#### Task to complete:
Copy the records below exactly. Include all of them.

Stored data
`config.mk`:
```
export PLATFORM = sky130hd
export DESIGN_NAME = trip_release_redirection
export DESIGN_NICKNAME = d
export VERILOG_FILES = /design/src/rtl/trip_release_pkg.sv /design/src/rtl/trip_release_redirection.sv
export SDC_FILE = /design/constraint.sdc
export NUM_CORES = 1
export LEC_CHECK = 0
export ABC_AREA = 1
export BUFFER_PORTS_ARGS = -buffer_cell sky130_fd_sc_hd__clkbuf_2
export CORE_MARGIN = 3
export CORE_UTILIZATION = 60
export CTS_CLUSTER_DIAMETER = 60
export CTS_CLUSTER_SIZE = 14
export DETAILED_ROUTE_END_ITERATION = 10
export HOLD_SLACK_MARGIN = 0.12
export PLACE_DENSITY_LB_ADDON = 0.1
export SLEW_MARGIN = 5
export SYNTH_ARGS = -nofsm -noshare
export SYNTH_HDL_FRONTEND = slang
export SYNTH_SLANG_ARGS = --single-unit
export TNS_END_PERCENT = 50
```
`constraint.sdc`:
```
create_clock -name core_clk -period 14.4 [get_ports core_clk]
set_clock_uncertainty 0.15 [all_clocks]
set_input_delay 2.16 -clock core_clk [delete_from_list [all_inputs] [get_ports core_clk]]
set_output_delay 2.16 -clock core_clk [all_outputs]
set_load 0.02 [all_outputs]
```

#### Solution below:
`config.mk`:
```
export PLATFORM = sky130hd
export DESIGN_NAME = trip_release_redirection
export DESIGN_NICKNAME = d
export VERILOG_FILES = /design/src/rtl/trip_release_pkg.sv /design/src/rtl/trip_release_redirection.sv
export SDC_FILE = /design/constraint.sdc
export NUM_CORES = 1
export LEC_CHECK = 0
export ABC_AREA = 1
export BUFFER_PORTS_ARGS = -buffer_cell sky130_fd_sc_hd__clkbuf_2
export CORE_MARGIN = 3
export CORE_UTILIZATION = 60
export CTS_CLUSTER_DIAMETER = 60
export CTS_CLUSTER_SIZE = 14
export DETAILED_ROUTE_END_ITERATION = 10
export HOLD_SLACK_MARGIN = 0.12
export PLACE_DENSITY_LB_ADDON = 0.1
export SLEW_MARGIN = 5
export SYNTH_ARGS = -nofsm -noshare
export SYNTH_HDL_FRONTEND = slang
export SYNTH_SLANG_ARGS = --single-unit
export TNS_END_PERCENT = 50
```
`constraint.sdc`:
```
create_clock -name core_clk -period 14.4 [get_ports core_clk]
set_clock_uncertainty 0.15 [all_clocks]
set_input_delay 2.16 -clock core_clk [delete_from_list [all_inputs] [get_ports core_clk]]
set_output_delay 2.16 -clock core_clk [all_outputs]
set_load 0.02 [all_outputs]
```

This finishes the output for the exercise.